Enterprises moving away from large capex outlays, says HPE

Firms don't want to invest in hardware only to find it's out of date two years later, says HPE Aruba exec

Enterprises are moving away from large capex (capital expenditure) outlays, as they're wary of hardware becoming obsolete soon after purchase.

That's the view of Chris Kozup, VP of marketing at HPE Aruba. He explained that this pitches large enterprises in with SMEs, who don't necessarily even have the capex available for large infrastructure purchases.

"Enterprises don't want to invest in hardware only to find in two years that what they purchased is out of date," said Kozup. "And that is very much aligned with the desires of the SME market. They don't necessarily have the IT expertise in-house, and also typically don't have the deep pockets of large corporates."

Kozup was speaking to Computing about Aruba's new product, called Aruba Central.

"It's a cloud management networking solution," explained Kozup. "It allows SMEs to manage their network through a simple cloud-based GUI. It enables the simple management of the network, policies, and security. It removes the complexity that has traditionally existed with more enterprise grade solutions, and also allows users to move away from traditional capex spending models to more of a 'network-as-a-service' model," he added.
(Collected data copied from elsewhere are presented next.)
$ cat src/design/ntt_polynomial_multiply_unit_defines.svh
// ----------------------------------------------------------------------------
// NTT polynomial multiply unit assertion macros
// Shared helpers for the concurrent checks in the top design file.
// ----------------------------------------------------------------------------
`ifndef NTT_POLYNOMIAL_MULTIPLY_UNIT_DEFINES_SVH
`define NTT_POLYNOMIAL_MULTIPLY_UNIT_DEFINES_SVH

// Antecedent implies consequent in the same cycle.
`define NPMU_ASSERT_SAME(lbl, clk, rst, ante, cons, msg) \
   lbl: assert property (@(posedge clk) disable iff (rst) (ante) |-> (cons)) \
      else $error(msg);

// Antecedent implies consequent in the following cycle.
`define NPMU_ASSERT_NEXT(lbl, clk, rst, ante, cons, msg) \
   lbl: assert property (@(posedge clk) disable iff (rst) (ante) |=> (cons)) \
      else $error(msg);

`endif

$ cat src/design/npmu_ram.sv
// ----------------------------------------------------------------------------
// npmu_ram
// Generic single-write, single-read RAM with a registered read port.
// ----------------------------------------------------------------------------
module npmu_ram #(
   parameter int WIDTH = 30,
   parameter int DEPTH = 64
) (
   input  logic                     clock,
   input  logic                     wr_en,
   input  logic [$clog2(DEPTH)-1:0] wr_addr,
   input  logic [WIDTH-1:0]         wr_data,
   input  logic [$clog2(DEPTH)-1:0] rd_addr,
   output logic [WIDTH-1:0]         rd_data
);

   logic [WIDTH-1:0] mem_ff [DEPTH];
   logic [WIDTH-1:0] rd_data_ff;

   always_ff @(posedge clock) begin
      if (wr_en) begin
         mem_ff[wr_addr] <= wr_data;
      end
      rd_data_ff <= mem_ff[rd_addr];
   end

   assign rd_data = rd_data_ff;

endmodule

$ cat config.mk
export PLATFORM = sky130hd
export DESIGN_NAME = npmu_ram
export DESIGN_NICKNAME = d
export VERILOG_FILES = /design/src/design/ntt_polynomial_multiply_unit_defines.svh /design/src/design/npmu_ram.sv
export SDC_FILE = /design/constraint.sdc
export NUM_CORES = 2
export LEC_CHECK = 0
export BUFFER_PORTS_ARGS = -buffer_cell sky130_fd_sc_hd__buf_2
export CAP_MARGIN = 20
export CORE_ASPECT_RATIO = 1.75
export CORE_MARGIN = 10
export CORE_UTILIZATION = 55
export CTS_BUF_LIST = sky130_fd_sc_hd__clkbuf_4 sky130_fd_sc_hd__clkbuf_8
export DETAILED_ROUTE_END_ITERATION = 10
export PLACE_DENSITY_LB_ADDON = 0.05
export SLEW_MARGIN = 20
export SYNTH_ARGS = -nofsm -noshare
export SYNTH_HDL_FRONTEND = slang
export SYNTH_SLANG_ARGS = --single-unit
$ cat constraint.sdc
create_clock -name clock -period 4.5 [get_ports clock]
set_input_delay 0.225 -clock clock [delete_from_list [all_inputs] [get_ports clock]]
set_output_delay 0.225 -clock clock [all_outputs]
set_load 0.05 [all_outputs]
; ---- Yosys cells after proc, flatten, opt, wreduce, memory -nomap -nowiden
; Memory sizes are Yosys's and may differ from the RTL's. A register that Yosys moved wholly into a read port is not among the register bits.
; Cells that the tools add are included.
[classes]
muxes = 2
[op_table]
columns = cell, n
row1 = $mux W1, 2
[totals]
regBits = 0
ramBits = 1920
in_bits = 44
out_inout_bits = 30
memories = 1
[mem_list]
columns = memory, depth, width, rd, rd_clocked_by_memory_dff, wr, line
row1 = mem_ff, 64, 30, 1, 1, 1, npmu_ram.sv:17  ; logic [WIDTH-1:0] mem_ff [DEPTH];

; ---- Logic depth before layout (Yosys ltp)
[depth]
ltp_word = 2
mapped_depth = 11
ltp_nobuf = 5

; ---- Worst setup path before layout
; OpenSTA, ideal clock, no wires.
[synth_timing]
path_type = input port to flip-flop
from = in wr_addr[3]
to = mem mem_ff[48][0] (enable)
t_arrival_ns = 2.790
path_slack_ns = 1.256
path_stages = 4
n_path_buf = 1
path_cell_list = clkbuf_1 -> nor2b_1 -> nand4b_1 -> nor3_1
[synth_rtl]
columns = element, line
row1 = "start, declared", npmu_ram.sv:11  ; input logic [$clog2(DEPTH)-1:0] wr_addr,
row2 = "end, declared", npmu_ram.sv:17
; No word-level cell before the write port.

; ---- Worst setup path in the final report
[layout_timing]
from = in wr_addr[2]
to = mem mem_ff[29][24] (enable)
; No word-level cell before the write port.

==> flow_summary_export.csv <==
group,metric,value,unit
placed_design,hpwlAfterDp,118000,um
global_routing,antenna_found_initial,10,
worst_setup_path,crit_required,5.15,ns
power,powerDensity,429,nW/um^2
routing,via_per_inst,6.34,
cts,cts_max_level,5,
logic_synthesis,yosysWarnings,0,
cts,cts_setup_buffers,0,
floorplanning,die_w,297,um
power,swShare,22.1,%
logic_synthesis,synth_top_family_by_area,"multiplexers",
power,pwr-share-clk,37.7,%
routing,drt_wl_total,194000,um
worst_setup_path,critPathCaptureType,"flop",
timing,finalCritPeriodShare,59.6,%
finish,layout.nets,3716,
logic_synthesis,synth_cells,3309,
floorplanning,initial_core_util,55.2,%
global_routing,grt_pass1_wl,278000,um
floorplanning,num_io_pins,74,
timing,grt_setup_unrepaired,"false",
cts,cts_buffers,283,
routing,drtIter0Drc,3678,
logic_synthesis,synthXorXnorAreaFrac,0,%
cts,clk_latency,0.99,ns
global_routing,grt_max_degree,99,
logic_synthesis,ys_ff_latch,1950,
timing,tightest_slew,1.12,ns
placed_design,finalWeightedCongestion,0.823,
logic_synthesis,synth_edf_count,1920,
logic_synthesis,ys_types,38,
routing,num_vias,35900,
logic_synthesis,yosys.area_share.simple,1.86,%
worst_setup_path,crit_start,"wr_addr[2]",
global_routing,overflow,0,
placed_design,io_buffers,73,
logic_synthesis,async_flop_share,0,%
worst_setup_path,worstSetupEndpoint,"mem_ff[29][24]$_DFFE_PP_",
timing,fmax,373,MHz
timing,finClkSkew,0.0559,ns
global_routing,grt_pass1_vias,37700,
logic_synthesis,seq_area_frac_synth,78.8,%
timing,setup_violations,0,
run_status,status,"complete, no violations",
worst_setup_path,cp_slowest_cell,"nor2_4",
logic_synthesis,synth_top_flop_cell,"edfxtp_1",
power,p_sw,7870,uW
run,cap_violations,0,
routing,drcViolationCount,0,
power,ir_drop,306,uV
logic_synthesis,syn_nets,3353,
power,seqPwrFrac,56.7,%
logic_synthesis,syn_avg_cell_area,22.4,sq um
worst_setup_path,cp.arrival,3.33,ns
routing,post_drt_wl_per_cell,34.2,um
worst_setup_path,slowest_delay,1.01,ns
worst_setup_path,critPathMaxFanout,22,
worst_setup_path,rrSetupSlack,2.09,ns
worst_setup_path,r2r-start,"mem_ff[22][7]$_DFFE_PP_",
finish,drive_gt1_share,29.4,%
timing,fin_ws,1.82,ns
worst_setup_path,crit_path_start_kind,"input pin",
worst_setup_path,r2r-end,"rd_data[7]$_DFF_P_",
timing,period_minus_slack,2.68,ns
global_routing,gr-usage-all-layers,25.9,%
timing,slew_violations,0,
floorplanning,die_area,150000,sq um
cts,clockRootBuffer,"clkbuf_8",
routing,antenna_left,0,
logic_synthesis,synth_mux_area_share,15.5,%
timing,setup_tns,0,ns
worst_setup_path,r2r_cells,5,
timing,slew_headroom,25.0,%
min_path,hp-class,"input pin to flop",
logic_synthesis,syn_area,74000,sq um
cts,cts_buffer_depth,4,
cts,cts.sinks,1950,
placed_design,dp_slack,1.06,ns
floorplanning,die_h,505,um
floorplanning,core_area,134000,sq um
worst_setup_path,criticalPathCategory,"input pin to flop",
routing,dr.pass1.iters,6,
logic_synthesis,synth_compound_area_share,2.57,%
power,combPwrFrac,5.6,%
worst_setup_path,path_cells,"dlygate4sd3_1 -> buf_2 -> nor2b_1 -> nand3_1 -> nor2_4 -> buf_4",
floorplanning,fp-row-count,178,
timing,final-hold-violation-count,0,
cts,cts_tree,"built",
finish,syn2layout_area_growth,12.4,%
power,p_int,27800,uW
logic_synthesis,synthAdderAreaFrac,0,%
cts,path_clk_slew,0.06,ns
power,p_leak,0.0265,uW
## cell type report
type	count	area [sq um]
tap	1800	2250
inverter	1	3.75
antenna	7	17.5
fill	9407	50900
multi-input combinational	1175	15200
clock inverter	88	474
clock buffer	384	4760
timing repair buffer	261	2150
sequential	1950	58300
## power groups by stage
stage | logic [uW] | registers (uW) | clock network (uW)
after global routing | 2110 | 20200 | 14500
after detailed placement | 2010 | 20600 | 0
final | 2010 | 20200 | 13400
after CTS | 2040 | 20200 | 13700
after global placement | 1980 | 20600 | 0
after floorplan | 955 | 20700 | 0
## placed cells by master, fill, tap and decap left out, types with 27 or more instances in the layout
cell,count
edfxtp_1,1920
mux4_2,408
clkbuf_8,300
mux2i_1,228
buf_4,136
a22oi_1,111
clkbuf_4,84
buf_2,68
nor2_4,63
nor2_1,57
clkinv_1,50
o22ai_1,42
dlygate4sd3_1,34
nor2b_1,33
nand2_1,30
dfxtp_1,30
nand3_1,27
o21ai_0,27
clkinv_2,27
## Yosys cell counts (all sizes together), types with 3 or more instances
cell    number  area [sq um]
or3b         5          43.8
o41ai        3          26.3
nor2       120           453
nor2b       36           225
a21oi        3          15.0
mux2i      228          2280
nand3b       6          45.0
clkbuf      80           300
a22oi      111           833
o21ai       27           135
and2         3          18.8
a21o         3          22.5
and3         4          25.0
mux4       408          9190
edfxtp    1920         57700
nand3       27           135
or4          3          22.5
o22ai       42           263
dfxtp       30           601
a311oi      21           184
nand2       30           113
nand4       23           144
o22a         6          52.6
nand2b       8          50.1
a22o        21           184
o221ai      12           105
a221oi       3          26.3
nor3         4          20.0
o311ai       6          52.6
nor4         8          50.1
or3          3          18.8
buf        103           666
## worst max-delay path, delay by kind of cell
kind	cells	cell delay [ns]
buffers and inverters	3	1.18
AND/OR/NAND/NOR	3	1.91
## routing by layer
layer	GRT usage (%)	up-vias	routed length [um]
met1	32.2	19300	71000
met5	0	-	23
met3	4.79	283	13300
met2	45.8	1528	104000
li1	-	14800	-
met4	8.16	4	5810
## per-stage QoR
stage	util (%)	hold WS (ns)	cells	area (sq um)	total power, uW
floorplan	-	0.324	3309	74000	21600
global placement	57.7	0.699	5146	77400	22600
detailed placement	57.8	0.698	5153	77600	22600
CTS	62.0	0.0619	5658	83100	35900
global route	62.0	0.136	5661	83100	36800
finish	62.0	0.148	5666	83200	35600
## sequential cells by signal, summed over array words and instances (netlist names)
| signal | cells |
|---|---|
| mem_ff | 1920 |
| rd_data | 30 |
## kinds of logic after synthesis
kind of cell	Yosys count
AO/OA/AOI/OAI	258
buffers and inverters	184
flip-flops	1950
multiplexers	636
AND/OR/NAND/NOR	281
## worst min path at each step
stage | to | slack (ns) | cells after the start | from
final | rd_data[2]$_DFF_P_ | 0.15 | 5 | rd_addr[1]
after global routing | mem_ff[55][20]$_DFFE_PP_ | 0.14 | 3 | wr_addr[0]
after CTS | mem_ff[2][24]$_DFFE_PP_ | 0.06 | 1 | wr_data[24]
after detailed placement | rd_data[4] | 0.70 | 1 | rd_data[4]$_DFF_P_
after global placement | rd_data[4] | 0.70 | 1 | rd_data[4]$_DFF_P_
after floorplan | mem_ff[0][0]$_DFFE_PP_ | 0.32 | 0 | wr_data[0]
## what timing repair did
item                                   4_1_cts  5_1_grt
setup endpoints to repair                    0        0
endpoints found under the hold margin     1810       64
resized for setup                            0        0
hold buffers                                33        1
(Power assumes the default switching activity.)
This chimes with Computing's own experiences, with technology leaders from three large enterprises all recently describing their own digital transformation projects, involving the disposal of large amounts of infrastructure as most services are farmed out to the cloud.
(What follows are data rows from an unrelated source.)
<file path="config.mk">
export PLATFORM = sky130hd
export DESIGN_NAME = mmtb_ctrl_flat
export DESIGN_NICKNAME = d
export VERILOG_FILES = /design/src/hdl/mmtb_pkg.sv /design/src/hdl/mmtb_ifs.sv /design/src/hdl/mmtb_ctrl.sv /design/src/flat_wrapper.sv
export SDC_FILE = /design/constraint.sdc
export NUM_CORES = 1
export LEC_CHECK = 0
export BUFFER_PORTS_ARGS = -buffer_cell sky130_fd_sc_hd__buf_2
export CORE_MARGIN = 1.5
export CORE_UTILIZATION = 56
export DETAILED_ROUTE_END_ITERATION = 10
export GPL_TIMING_DRIVEN = 0
export PLACE_DENSITY = 0.88
export RECOVER_POWER = 25
export SKIP_LAST_GASP = 1
export SYNTH_ARGS = -nofsm -noshare
export SYNTH_HDL_FRONTEND = slang
export SYNTH_SLANG_ARGS = --single-unit
</file>
<file path="constraint.sdc">
create_clock -name clk -period 4.6 [get_ports clk]
set_input_delay 1.38 -clock clk [delete_from_list [all_inputs] [get_ports clk]]
set_output_delay 1.38 -clock clk [all_outputs]
set_load 0.02 [all_outputs]
</file>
Darren Price, CIO of insurer RSA explained that his project was partly about saving costs, and partly about improving capability.
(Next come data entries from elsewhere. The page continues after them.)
**src/hdl/psg_pkg.sv**
```systemverilog
// Shared types and constants for the three-tone sound generator.
`timescale 1ns / 1ps
package psg_pkg;
	localparam int DVD_W = 13;
	localparam int DVS_W = 12;
	localparam int QUO_W = 5;
	localparam int DCNT_W = 4;

	localparam logic [1:0] OP_ADDR  = 2'd0;
	localparam logic [1:0] OP_WRITE = 2'd1;
	localparam logic [1:0] OP_READ  = 2'd2;
	localparam logic [1:0] OP_TICK  = 2'd3;

	localparam logic [3:0] REG_TONE_A_L = 4'd0;
	localparam logic [3:0] REG_TONE_A_H = 4'd1;
	localparam logic [3:0] REG_TONE_B_L = 4'd2;
	localparam logic [3:0] REG_TONE_B_H = 4'd3;
	localparam logic [3:0] REG_NOISE = 4'd6;
	localparam logic [3:0] REG_MIXER = 4'd7;
	localparam logic [3:0] REG_VOL_A = 4'd8;
	localparam logic [3:0] REG_VOL_B = 4'd9;
	localparam logic [3:0] REG_VOL_C = 4'd10;
	localparam logic [3:0] REG_ENV_L = 4'd11;
	localparam logic [3:0] REG_ENV_H = 4'd12;
	localparam logic [3:0] REG_SHAPE = 4'd13;
	localparam logic [3:0] REG_PORT_B = 4'd15;

	typedef struct packed {
		logic             start;
		logic [DVD_W-1:0] dividend;
		logic [DVS_W-1:0] divisor;
	} div_req_t;

	typedef struct packed {
		logic             done;
		logic [QUO_W-1:0] quo;
		logic [DVS_W-1:0] rem;
	} div_rsp_t;
endpackage

```
**src/hdl/psg_three_tone_noise_envelope.sv**
```systemverilog
// Top level of the three-tone sound generator with noise and envelope.
`timescale 1ns / 1ps
// Use: each input item is a bus access or one tick (opcode, bus_byte) on a
// valid/ready channel; every item gives exactly one result item on the output
// valid/ready channel (read_byte, gated channel levels, envelope flags, noise).
// Address, data write and data read items go from acceptance straight to the
// finish state. A tick walks the three tone dividers in turn through one
// shared restoring divider: a channel whose count stays below its period just
// counts up, while one that wraps goes through a start step, one division
// step per dividend bit and a done step. Noise and envelope advance in
// the cycle the tick is accepted.
// in_ready is high only while the sequencer is idle; one item is in work at a time.
// The result sits in an output register; if the receiver stalls, a finished
// item waits until that register is free, and in_ready stays low meanwhile.
// Reset (arst_n low) clears the register file, deselects the chip, sets the
// noise shift register to one and the envelope to shape zero; no output is valid.
module psg_three_tone_noise_envelope #(
	parameter int ENV_STEP_MULT = 2
) (
	input  logic       clk,
	input  logic       arst_n,
	input  logic       in_valid,
	output logic       in_ready,
	input  logic [1:0] opcode,
	input  logic [7:0] bus_byte,
	output logic       out_valid,
	input  logic       out_ready,
	output logic [7:0] read_byte,
	output logic [3:0] level_a,
	output logic [3:0] level_b,
	output logic [3:0] level_c,
	output logic       env_mode_a,
	output logic       env_mode_b,
	output logic       env_mode_c,
	output logic       noise_level
);
	localparam logic [1:0] ST_IDLE = 2'd0;
	localparam logic [1:0] ST_TONE = 2'd1;
	localparam logic [1:0] ST_DIV  = 2'd2;
	localparam logic [1:0] ST_FIN  = 2'd3;

	logic [1:0]  state_q;
	logic [1:0]  ch_q;
	logic [7:0]  reg_q [16];
	logic [3:0]  sel_q;
	logic        active_q;
	logic [16:0] lfsr_q;
	logic [4:0]  ncnt_q;
	logic        npre_q;
	logic [11:0] tcnt_q [3];
	logic [4:0]  tduty_q [3];
	logic        tout_q [3];
	logic [16:0] ecnt_q;
	logic [4:0]  estep_q;
	logic        eatt_q;
	logic        ehold_q;
	logic        ealt_q;
	logic        eholding_q;
	logic [7:0]  rd_q;

	logic        out_valid_q;
	logic [7:0]  read_byte_q;
	logic [3:0]  level_q [3];
	logic        envm_q [3];
	logic        noise_q;

	psg_pkg::div_req_t div_req;
	psg_pkg::div_rsp_t div_rsp;

	logic        accept;
	logic        fin_go;
	logic [11:0] raw_per;
	logic [11:0] tper;
	logic [12:0] tc_next;
	logic [5:0]  ncnt_next;
	logic [16:0] ecnt_next;
	logic [17:0] eper;
	logic [4:0]  estep_dec;
	logic [3:0]  evol;
	logic [4:0]  duty_new;

	assign accept   = in_valid && in_ready;
	assign in_ready = (state_q == ST_IDLE);
	assign fin_go   = (state_q == ST_FIN) && (!out_valid_q || out_ready);

	assign raw_per  = {reg_q[{1'b0, ch_q, 1'b1}][3:0], reg_q[{1'b0, ch_q, 1'b0}]};
	assign tper     = (raw_per == 12'd0) ? 12'd1 : raw_per;
	assign tc_next  = {1'b0, tcnt_q[ch_q]} + 13'd1;
	assign ncnt_next = {1'b0, ncnt_q} + 6'd1;
	assign ecnt_next = ecnt_q + 17'd1;
	assign eper      = 18'({reg_q[psg_pkg::REG_ENV_H], reg_q[psg_pkg::REG_ENV_L]} *
		ENV_STEP_MULT);
	assign estep_dec = estep_q - 5'd1;
	assign evol      = estep_q[3:0] ^ {4{eatt_q}};
	assign duty_new  = tduty_q[ch_q] - div_rsp.quo;

	always_comb begin
		div_req.start    = (state_q == ST_TONE) && (tc_next >= {1'b0, tper});
		div_req.dividend = tc_next;
		div_req.divisor  = tper;
	end

	psg_div u_div (
		.clk    (clk),
		.arst_n (arst_n),
		.req    (div_req),
		.rsp    (div_rsp)
	);

	always_ff @(posedge clk or negedge arst_n) begin
		if (!arst_n) begin
			state_q    <= ST_IDLE;
			ch_q       <= 2'd0;
			for (int i = 0; i < 16; i++)
				reg_q[i] <= 8'h00;
			sel_q      <= 4'd0;
			active_q   <= 1'b0;
			lfsr_q     <= 17'd1;
			ncnt_q     <= 5'd0;
			npre_q     <= 1'b0;
			for (int i = 0; i < 3; i++) begin
				tcnt_q[i]  <= 12'd0;
				tduty_q[i] <= 5'd0;
				tout_q[i]  <= 1'b0;
			end
			ecnt_q     <= 17'd0;
			estep_q    <= 5'd15;
			eatt_q     <= 1'b0;
			ehold_q    <= 1'b1;
			ealt_q     <= 1'b0;
			eholding_q <= 1'b0;
			rd_q       <= 8'h00;
			out_valid_q <= 1'b0;
		end else begin
			if (fin_go)
				out_valid_q <= 1'b1;
			else if (out_valid_q && out_ready)
				out_valid_q <= 1'b0;
			case (state_q)
				ST_IDLE: begin
					if (accept) begin
						rd_q    <= 8'h00;
						state_q <= ST_FIN;
						case (opcode)
							psg_pkg::OP_ADDR: begin
								if (bus_byte[7:4] == 4'd0) begin
									active_q <= 1'b1;
									sel_q    <= bus_byte[3:0];
								end else begin
									active_q <= 1'b0;
								end
							end
							psg_pkg::OP_WRITE: begin
								if (active_q) begin
									reg_q[sel_q] <= bus_byte;
									if (sel_q == psg_pkg::REG_SHAPE) begin
										eatt_q <= bus_byte[2];
										if (!bus_byte[3]) begin
											ehold_q <= 1'b1;
											ealt_q  <= bus_byte[2];
										end else begin
											ehold_q <= bus_byte[0];
											ealt_q  <= bus_byte[1];
										end
										estep_q    <= 5'd15;
										eholding_q <= 1'b0;
									end
								end
							end
							psg_pkg::OP_READ: begin
								rd_q <= active_q ? reg_q[sel_q] : 8'hff;
							end
							psg_pkg::OP_TICK: begin
								// tick: noise and envelope now, tones in the sequencer
								state_q <= ST_TONE;
								ch_q    <= 2'd0;
								if (ncnt_next >= {1'b0, reg_q[psg_pkg::REG_NOISE][4:0]}) begin
									ncnt_q <= 5'd0;
									npre_q <= !npre_q;
									if (npre_q)
										lfsr_q <= {lfsr_q[0] ^ lfsr_q[3], lfsr_q[16:1]};
								end else begin
									ncnt_q <= ncnt_next[4:0];
								end
								if (!eholding_q) begin
									if ({1'b0, ecnt_next} >= eper) begin
										ecnt_q <= 17'd0;
										if (estep_dec[4]) begin
											if (ealt_q)
												eatt_q <= !eatt_q;
											if (ehold_q) begin
												eholding_q <= 1'b1;
												estep_q    <= 5'd0;
											end else begin
												estep_q <= {1'b0, estep_dec[3:0]};
											end
										end else begin
											estep_q <= estep_dec;
										end
									end else begin
										ecnt_q <= ecnt_next;
									end
								end
							end
							default: begin
							end
						endcase
					end
				end
				ST_TONE: begin
					if (div_req.start) begin
						state_q <= ST_DIV;
					end else begin
						tcnt_q[ch_q] <= tc_next[11:0];
						if (ch_q == 2'd2)
							state_q <= ST_FIN;
						else
							ch_q <= ch_q + 2'd1;
					end
				end
				ST_DIV: begin
					if (div_rsp.done) begin
						tduty_q[ch_q] <= duty_new;
						tout_q[ch_q]  <= duty_new[0];
						tcnt_q[ch_q]  <= div_rsp.rem;
						if (ch_q == 2'd2) begin
							state_q <= ST_FIN;
						end else begin
							ch_q    <= ch_q + 2'd1;
							state_q <= ST_TONE;
						end
					end
				end
				default: begin
					if (fin_go)
						state_q <= ST_IDLE;
				end
			endcase
		end
	end

	// result capture as the item leaves the sequencer
	always_ff @(posedge clk) begin
		if (fin_go) begin
			read_byte_q <= rd_q;
			noise_q     <= lfsr_q[0];
			for (int i = 0; i < 3; i++) begin
				envm_q[i]  <= reg_q[psg_pkg::REG_VOL_A + 4'(i)][4];
				level_q[i] <= ((tout_q[i] | reg_q[psg_pkg::REG_MIXER][i]) &
					(lfsr_q[0] | reg_q[psg_pkg::REG_MIXER][3 + i])) ?
					(reg_q[psg_pkg::REG_VOL_A + 4'(i)][4] ? evol :
					reg_q[psg_pkg::REG_VOL_A + 4'(i)][3:0]) : 4'd0;
			end
		end
	end

	assign out_valid   = out_valid_q;
	assign read_byte   = read_byte_q;
	assign level_a     = level_q[0];
	assign level_b     = level_q[1];
	assign level_c     = level_q[2];
	assign env_mode_a  = envm_q[0];
	assign env_mode_b  = envm_q[1];
	assign env_mode_c  = envm_q[2];
	assign noise_level = noise_q;
endmodule

```
**src/hdl/psg_div.sv**
```systemverilog
// Restoring divider, one quotient bit a cycle; keeps the low quotient bits only.
`timescale 1ns / 1ps
module psg_div (
	input  logic               clk,
	input  logic               arst_n,
	input  psg_pkg::div_req_t  req,
	output psg_pkg::div_rsp_t  rsp
);
	localparam logic [psg_pkg::DCNT_W-1:0] LAST = psg_pkg::DCNT_W'(psg_pkg::DVD_W - 1);

	logic                          busy_q;
	logic                          done_q;
	logic [psg_pkg::DCNT_W-1:0]    cnt_q;
	logic [psg_pkg::DVD_W-1:0]     dvd_q;
	logic [psg_pkg::DVS_W-1:0]     dvs_q;
	logic [psg_pkg::DVS_W-1:0]     rem_q;
	logic [psg_pkg::QUO_W-1:0]     quo_q;
	logic [psg_pkg::DVS_W:0]       shifted;
	logic [psg_pkg::DVS_W:0]       diff;
	logic                          ge;

	assign shifted = {rem_q, dvd_q[psg_pkg::DVD_W-1]};
	assign diff    = shifted - {1'b0, dvs_q};
	assign ge      = shifted >= {1'b0, dvs_q};

	always_ff @(posedge clk or negedge arst_n) begin
		if (!arst_n) begin
			busy_q <= 1'b0;
			done_q <= 1'b0;
			cnt_q  <= '0;
		end else begin
			done_q <= busy_q && (cnt_q == LAST);
			if (req.start) begin
				busy_q <= 1'b1;
				cnt_q  <= '0;
			end else if (busy_q) begin
				cnt_q <= cnt_q + 1'b1;
				if (cnt_q == LAST)
					busy_q <= 1'b0;
			end
		end
	end

	always_ff @(posedge clk) begin
		if (req.start) begin
			dvd_q <= req.dividend;
			dvs_q <= req.divisor;
			rem_q <= '0;
			quo_q <= '0;
		end else if (busy_q) begin
			dvd_q <= {dvd_q[psg_pkg::DVD_W-2:0], 1'b0};
			// remainder stays below the divisor, so it fits the divisor width
			rem_q <= ge ? diff[psg_pkg::DVS_W-1:0] : shifted[psg_pkg::DVS_W-1:0];
			quo_q <= {quo_q[psg_pkg::QUO_W-2:0], ge};
		end
	end

	assign rsp.done = done_q;
	assign rsp.quo  = quo_q;
	assign rsp.rem  = rem_q;
endmodule
```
Albert Hitchcock, CTO and COO of publisher and education group Pearson is also overseeing a digital transformation project at his organisation, again with the aim to reduce costs and move from managing hardware to managing services.

And a further CIO who wished not to be named, but oversees technology at one of the world's largest employers, also recently told Computing about his project, which involves ditching almost all infrastructure across his entire group, and moving wholesale into the cloud.